La crise du Covid-19 rend cette question plus pertinente que jamais. Après la crise, de nombreuses entreprises devront arriver à se redresser financièrement. L’autofinancement des entreprises sera la solution idéale du point de vue de l’État. Les privés n’auraient pas non plus à supporter des coûts supplémentaires : les financements privés et publics ont un impact différent sur les entreprises. Les investissements privés ne reçoivent pas de fonds publics. Ils n’accumulent donc pas de dettes publiques. Rien que pour cette raison, il n’est pas logique que l’État impose le capital propre. Cela ne fait que peser sur l’économie suisse. Le droit de timbre d’émission est donc déraisonnable et totalement incompréhensible.

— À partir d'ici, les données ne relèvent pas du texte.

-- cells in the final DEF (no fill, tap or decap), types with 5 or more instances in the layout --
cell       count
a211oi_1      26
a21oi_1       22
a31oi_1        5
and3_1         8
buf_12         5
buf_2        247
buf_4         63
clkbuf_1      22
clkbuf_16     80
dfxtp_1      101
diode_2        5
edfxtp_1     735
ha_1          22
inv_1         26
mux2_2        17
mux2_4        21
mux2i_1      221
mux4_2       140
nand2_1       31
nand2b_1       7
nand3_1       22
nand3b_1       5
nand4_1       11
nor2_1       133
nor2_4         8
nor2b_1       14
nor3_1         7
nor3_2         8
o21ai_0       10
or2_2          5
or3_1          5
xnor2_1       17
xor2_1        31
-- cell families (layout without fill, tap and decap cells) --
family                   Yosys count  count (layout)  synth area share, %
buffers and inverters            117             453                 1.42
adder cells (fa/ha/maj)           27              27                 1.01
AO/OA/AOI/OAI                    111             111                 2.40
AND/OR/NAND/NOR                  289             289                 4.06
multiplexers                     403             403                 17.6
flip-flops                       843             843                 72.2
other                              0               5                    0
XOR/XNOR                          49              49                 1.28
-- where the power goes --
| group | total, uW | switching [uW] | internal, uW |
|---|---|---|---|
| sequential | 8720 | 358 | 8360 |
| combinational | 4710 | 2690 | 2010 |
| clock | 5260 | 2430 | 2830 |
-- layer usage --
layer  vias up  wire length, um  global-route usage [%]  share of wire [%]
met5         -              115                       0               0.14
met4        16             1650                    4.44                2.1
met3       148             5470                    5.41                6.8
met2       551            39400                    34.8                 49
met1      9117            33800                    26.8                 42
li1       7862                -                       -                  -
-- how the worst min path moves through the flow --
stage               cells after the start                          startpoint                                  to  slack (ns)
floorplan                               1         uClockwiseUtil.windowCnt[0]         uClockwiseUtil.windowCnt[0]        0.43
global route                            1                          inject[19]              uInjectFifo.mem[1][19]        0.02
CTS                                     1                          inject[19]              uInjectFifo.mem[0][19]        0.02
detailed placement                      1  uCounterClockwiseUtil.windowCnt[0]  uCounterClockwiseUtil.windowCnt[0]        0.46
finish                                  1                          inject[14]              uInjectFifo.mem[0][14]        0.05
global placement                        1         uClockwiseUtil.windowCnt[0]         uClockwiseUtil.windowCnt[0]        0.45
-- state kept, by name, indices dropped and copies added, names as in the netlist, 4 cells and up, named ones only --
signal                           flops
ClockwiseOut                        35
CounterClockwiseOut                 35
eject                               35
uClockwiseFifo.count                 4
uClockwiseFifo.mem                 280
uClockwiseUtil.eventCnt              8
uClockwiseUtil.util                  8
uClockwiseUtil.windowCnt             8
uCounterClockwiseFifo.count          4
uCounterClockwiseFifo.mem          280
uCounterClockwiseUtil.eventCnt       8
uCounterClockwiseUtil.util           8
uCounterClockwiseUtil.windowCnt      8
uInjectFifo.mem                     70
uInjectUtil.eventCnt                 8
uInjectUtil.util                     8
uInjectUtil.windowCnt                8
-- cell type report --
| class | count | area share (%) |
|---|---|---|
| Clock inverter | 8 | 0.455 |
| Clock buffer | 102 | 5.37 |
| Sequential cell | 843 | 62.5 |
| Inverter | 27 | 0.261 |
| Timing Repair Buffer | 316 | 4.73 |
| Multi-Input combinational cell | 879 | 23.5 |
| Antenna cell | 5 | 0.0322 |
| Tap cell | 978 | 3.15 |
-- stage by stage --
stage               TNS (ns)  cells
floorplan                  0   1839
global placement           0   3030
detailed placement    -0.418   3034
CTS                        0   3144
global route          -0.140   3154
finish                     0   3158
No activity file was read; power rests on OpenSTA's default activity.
## src/verilog/isa_pkg.sv

```systemverilog
package isa_pkg;

    // machine word
    localparam int data_w = 16;

    typedef logic [2:0] reg_addr_t;

    // anything outside these major opcodes decodes as a nop
    typedef enum logic [4:0] {
        op_nop   = 5'b00001,
        op_addiu = 5'b01001,
        op_li    = 5'b01101,
        op_rtype = 5'b11100
    } opcode_t;

    // low bits of an R-format word
    typedef enum logic [1:0] {
        addu   = 2'b00,
        subu   = 2'b01,
        and_op = 2'b10,
        or_op  = 2'b11
    } funct_t;

    // rz <- rx op ry
    typedef struct packed {
        opcode_t   opcode;
        reg_addr_t rx;
        reg_addr_t ry;
        reg_addr_t rz;
        funct_t    funct;
    } r_format_t;

    // rx <- rx + imm8 or imm8 alone
    typedef struct packed {
        opcode_t    opcode;
        reg_addr_t  rx;
        logic [7:0] imm8;
    } i_format_t;

    // opcode sits in bits 15..11 for both views
    typedef union packed {
        r_format_t r;
        i_format_t i;
    } inst_t;

endpackage
```

## src/verilog/pipe_pkg.sv

```systemverilog
package pipe_pkg;

    import isa_pkg::*;

    typedef enum logic [1:0] {
        alu_add = 2'b00,
        alu_sub = 2'b01,
        alu_and = 2'b10,
        alu_or  = 2'b11
    } alu_op_t;

    // decoded control fields
    typedef struct packed {
        logic      valid;
        alu_op_t   alu_op;
        logic      b_is_imm;
        reg_addr_t wb_addr;
    } ctrl_t;

    // decode to execute bundle
    typedef struct packed {
        ctrl_t             ctrl;
        logic [data_w-1:0] opa;
        logic [data_w-1:0] opb;
        logic [data_w-1:0] imm;
    } id_ex_t;

    // write-back, forwarding and result
    typedef struct packed {
        logic              valid;
        reg_addr_t         addr;
        logic [data_w-1:0] data;
    } wb_t;

    // empty slots
    localparam id_ex_t id_bubble = '0;
    localparam wb_t    wb_bubble = '0;

endpackage

```

## src/verilog/core_top.sv

```systemverilog
`timescale 1ns/1ps

module core_top
    import isa_pkg::*;
    import pipe_pkg::*;
(
    input  logic  clk_50MHz,
    input  logic  rst,
    input  logic  pause,
    input  inst_t inst,
    input  logic  inst_valid,
    output wb_t   result
);

    reg_addr_t   raddr_a;
    reg_addr_t   raddr_b;
    logic [15:0] rdata_a;
    logic [15:0] rdata_b;
    id_ex_t      id_next;
    id_ex_t      id_cur;
    wb_t         fwd;
    wb_t         wb;

    inst_decode i_inst_decode (
        .inst       (inst),
        .inst_valid (inst_valid),
        .raddr_a    (raddr_a),
        .raddr_b    (raddr_b),
        .rdata_a    (rdata_a),
        .rdata_b    (rdata_b),
        .fwd        (fwd),
        .id_next    (id_next)
    );

    reg_file i_reg_file (
        .clk_50MHz (clk_50MHz),
        .rst       (rst),
        .raddr_a   (raddr_a),
        .raddr_b   (raddr_b),
        .rdata_a   (rdata_a),
        .rdata_b   (rdata_b),
        .wr        (wb)
    );

    id_exe i_id_exe (
        .clk_50MHz (clk_50MHz),
        .rst       (rst),
        .pause     (pause),
        .id_next   (id_next),
        .id_cur    (id_cur)
    );

    exe_unit i_exe_unit (
        .clk_50MHz (clk_50MHz),
        .rst       (rst),
        .pause     (pause),
        .id_cur    (id_cur),
        .fwd       (fwd),
        .wb        (wb)
    );

    assign result = wb;

endmodule

```

## src/verilog/exe_unit.sv

```systemverilog
`timescale 1ns/1ps

module exe_unit
    import isa_pkg::*;
    import pipe_pkg::*;
(
    input  logic   clk_50MHz,
    input  logic   rst,
    input  logic   pause,
    input  id_ex_t id_cur,
    output wb_t    fwd,
    output wb_t    wb
);

    logic [data_w-1:0] alu_b;
    logic [data_w-1:0] alu_y;

    assign alu_b = id_cur.ctrl.b_is_imm ? id_cur.imm : id_cur.opb;

    // wraps at 16 bits
    always_comb begin
        case (id_cur.ctrl.alu_op)
            alu_add: alu_y = id_cur.opa + alu_b;
            alu_sub: alu_y = id_cur.opa - alu_b;
            alu_and: alu_y = id_cur.opa & alu_b;
            default: alu_y = id_cur.opa | alu_b;
        endcase
    end

    assign fwd.valid = id_cur.ctrl.valid;
    assign fwd.addr  = id_cur.ctrl.wb_addr;
    assign fwd.data  = alu_y;

    // held instruction retires only on the cycle pause drops
    always_ff @(posedge clk_50MHz or negedge rst) begin
        if (!rst) begin
            wb <= wb_bubble;
        end else if (pause) begin
            wb <= wb_bubble;
        end else begin
            wb <= fwd;
        end
    end

    // no double retire while id_exe holds
    assert property (@(posedge clk_50MHz) disable iff (!rst)
        pause |=> !wb.valid)
        else $error("write-back valid after a paused cycle");

    assert property (@(posedge clk_50MHz) disable iff (!rst)
        wb.valid |-> !$isunknown(wb))
        else $error("write-back carries unknown bits");

endmodule

```

## src/verilog/id_exe.sv

```systemverilog
`timescale 1ns/1ps

module id_exe
    import pipe_pkg::*;
(
    input  logic   clk_50MHz,
    input  logic   rst,
    input  logic   pause,
    input  id_ex_t id_next,
    output id_ex_t id_cur
);

    always_ff @(posedge clk_50MHz or negedge rst) begin
        if (!rst) begin
            id_cur <= id_bubble;
        end else if (!pause) begin
            id_cur <= id_next;
        end
    end

    // a stalled instruction must not change while it waits
    assert property (@(posedge clk_50MHz) disable iff (!rst)
        pause |=> $stable(id_cur))
        else $error("id_exe changed during pause");

endmodule

```

## src/verilog/inst_decode.sv

```systemverilog
`timescale 1ns/1ps

module inst_decode
    import isa_pkg::*;
    import pipe_pkg::*;
(
    input  inst_t       inst,
    input  logic        inst_valid,
    output reg_addr_t   raddr_a,
    output reg_addr_t   raddr_b,
    input  logic [15:0] rdata_a,
    input  logic [15:0] rdata_b,
    input  wb_t         fwd,
    output id_ex_t      id_next
);

    logic [data_w-1:0] op_a;
    logic [data_w-1:0] op_b;
    logic [data_w-1:0] imm_sext;
    logic [data_w-1:0] imm_zext;

    // rx and ry sit at the same bits in both formats
    assign raddr_a = inst.r.rx;
    assign raddr_b = inst.r.ry;

    // result still in execute wins over the file
    assign op_a = (fwd.valid && fwd.addr == raddr_a) ? fwd.data : rdata_a;
    assign op_b = (fwd.valid && fwd.addr == raddr_b) ? fwd.data : rdata_b;

    assign imm_sext = {{(data_w - 8){inst.i.imm8[7]}}, inst.i.imm8};
    assign imm_zext = {{(data_w - 8){1'b0}}, inst.i.imm8};

    always_comb begin
        id_next               = id_bubble;
        id_next.opa           = op_a;
        id_next.opb           = op_b;
        id_next.ctrl.wb_addr  = inst.r.rx;

        case (inst.r.opcode)
            op_rtype: begin
                id_next.ctrl.valid   = inst_valid;
                id_next.ctrl.wb_addr = inst.r.rz;
                case (inst.r.funct)
                    addu:    id_next.ctrl.alu_op = alu_add;
                    subu:    id_next.ctrl.alu_op = alu_sub;
                    and_op:  id_next.ctrl.alu_op = alu_and;
                    default: id_next.ctrl.alu_op = alu_or;
                endcase
            end
            op_addiu: begin
                id_next.ctrl.valid    = inst_valid;
                id_next.ctrl.alu_op   = alu_add;
                id_next.ctrl.b_is_imm = 1'b1;
                id_next.imm           = imm_sext;
            end
            op_li: begin
                // zero plus the immediate
                id_next.ctrl.valid    = inst_valid;
                id_next.ctrl.alu_op   = alu_add;
                id_next.ctrl.b_is_imm = 1'b1;
                id_next.opa           = '0;
                id_next.imm           = imm_zext;
            end
            default: begin
                // nop and unknown codes
                id_next.ctrl.valid = 1'b0;
            end
        endcase
    end

endmodule

```

## src/verilog/reg_file.sv

```systemverilog
`timescale 1ns/1ps

module reg_file
    import isa_pkg::*;
    import pipe_pkg::*;
(
    input  logic        clk_50MHz,
    input  logic        rst,
    input  reg_addr_t   raddr_a,
    input  reg_addr_t   raddr_b,
    output logic [15:0] rdata_a,
    output logic [15:0] rdata_b,
    input  wb_t         wr
);

    logic [data_w-1:0] regs [8];

    always_ff @(posedge clk_50MHz or negedge rst) begin
        if (!rst) begin
            for (int i = 0; i < 8; i++) begin
                regs[i] <= '0;
            end
        end else if (wr.valid) begin
            regs[wr.addr] <= wr.data;
        end
    end

    // decode sees a write in the same cycle
    always_comb begin
        if (wr.valid && wr.addr == raddr_a) begin
            rdata_a = wr.data;
        end else begin
            rdata_a = regs[raddr_a];
        end
        if (wr.valid && wr.addr == raddr_b) begin
            rdata_b = wr.data;
        end else begin
            rdata_b = regs[raddr_b];
        end
    end

endmodule

```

L’UE a une longueur d'avance sur la Suisse

Alors que la Suisse se prononce sur la suppression du droit d’émission sur le capital propre, l’UE a déjà une longueur d’avance. Début février, la Commission européenne élaborera une nouvelle proposition de loi. Les actionnaires devront payer moins d’impôt sur le bénéfice sur les fonds propres. L’UE est consciente que de nombreuses entreprises européennes ont été affaiblies par la crise du Covid-19, elle a donc intérêt à encourager l’autofinancement. En effet, les fonds propres sont indispensables à la reprise économique.

Des recettes fiscales plus élevées grâce à des réformes économiques réussies

Grâce à l’impôt sur le bénéfice des entreprises, les recettes publiques ont explosé ces dernières années (plus 3500% depuis 1990). Cette évolution est principalement due aux nombreuses réformes fiscales des 30 dernières années. Ce détail a probablement échappé aux référendaires. Ce sont surtout les impôts sur le bénéfice qui ont augmenté. Même le produit intérieur brut a pu être dépassé. Les chiffres absolus le prouvent également : l’impôt sur le revenu des ménages a été dépassé de plus de 12 milliards de francs. En outre, l’impôt anticipé doit être pris en compte. Les dividendes versés par les plus grands groupes suisses ont fait grimper leurs revenus. Au cours des 15 dernières années, l’État social suisse a été renforcé de 10 milliards. Sans les entreprises à haut chiffre d’affaires, ce financement n’aurait pas été possible.

Avec la suppression du droit d’émission, on évite de mettre des obstacles sur le chemin des entreprises. Car la levée de fonds propres ne devrait plus être pénalisée. Les entreprises doivent au contraire essayer d’accumuler suffisamment de fonds propres pour pouvoir réaliser des bénéfices le plus rapidement possible. En taxant les bénéfices, l’État recevra davantage d’argent. En fin de compte, la Confédération en profitera également.